A fadista e a poetisa abriram a Ronda de conversas em Leiria. Na livraria Arquivo, a cumplicidade entre as duas ampliou a voz do festival que semeia a liberdade com os ventos da poesia.

Trabalham juntas desde 2007, e até se aventuraram num romance(s). O disco duplo em que Maria do Rosário Pedreira escreveu todas as letras cantadas por Aldina Duarte. Cada uma tem a sua pele, mas sabem ler, estar e sentir a pele da outra. "Com a liberdade de dizer não." Na quarta edição do Ronda Poetry Festival, as duas aceitaram o desafio de inaugurar o marcador da conversa, com a poesia que é tão delas. Maria do Rosário Pedreira acaba de publicar "O meu corpo humano" e Aldina Duarte lançou o novo álbum em que "Tudo Recomeça".
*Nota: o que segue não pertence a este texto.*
[config.mk]
export PLATFORM = sky130hd
export DESIGN_NAME = snake_renderer
export DESIGN_NICKNAME = d
export VERILOG_FILES = /design/src/rtl/snake_renderer.sv
export SDC_FILE = /design/constraint.sdc
export NUM_CORES = 1
export LEC_CHECK = 0
export CAP_MARGIN = 30
export CORE_UTILIZATION = 30
export CTS_BUF_LIST = sky130_fd_sc_hd__clkbuf_4
export DETAILED_ROUTE_END_ITERATION = 7
export HOLD_SLACK_MARGIN = 0.1
export PLACE_DENSITY = 0.48
export SYNTH_ARGS = -nofsm -noshare
export SYNTH_HDL_FRONTEND = slang
export SYNTH_SLANG_ARGS = --single-unit
[constraint.sdc]
create_clock -name Clk -period 8.2 [get_ports Clk]
set_input_delay 1.64 -clock Clk [delete_from_list [all_inputs] [get_ports Clk]]
set_output_delay 1.64 -clock Clk [all_outputs]
set_load 0.1 [all_outputs]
"O limite é quando deixa de ser verdade. Quando o que a Rosário escreve para eu cantar, passa a não ser verdade no meu canto, ou quando eu canto duma maneira que está a adulterar uma coisa que ela escreveu." E isto é tão natural para Aldina Duarte, quanto o é para Maria do Rosário Pedreira. "Enquanto letrista dou sempre a liberdade a quem canta de me dizer não."

Falam entre sorrisos, acenos, com uma alegria contagiante. Respeitam-se, admiram-se, continuam a crescer juntas: "A nossa poesia já tem uma música. Vemos aquela letra que fazemos com uma melodia na nossa cabeça, e às vezes quando o artista canta, tem paragens e alterações em relação ao que criámos. A Aldina diz-me muitas vezes para cantar eu, mesmo sem voz nenhuma, para ver se é interessante ela fazer." A fadista prolonga o verso:

"Eu já gostava muito da poesia da Maria do Rosário, antes de a conhecer. Gostava de trabalhar com uma mulher que escreve assim. Até quando não gostamos é bom, porque eu fico a perceber outras coisas."

E a poucos dias de se celebrar Abril, a data também se juntou à conversa: "Não poderíamos, de certeza, ser eu poetisa e a Aldina fadista, se não tivesse acontecido esse rasgão no tempo", reforça Maria do Rosário Pedreira, enquanto Aldina Duarte, já de cravo vermelho na mão, exclama: "Para mim, antes do Amor, antes de tudo é liberdade. É a minha palavra de eleição. Venha o que vier."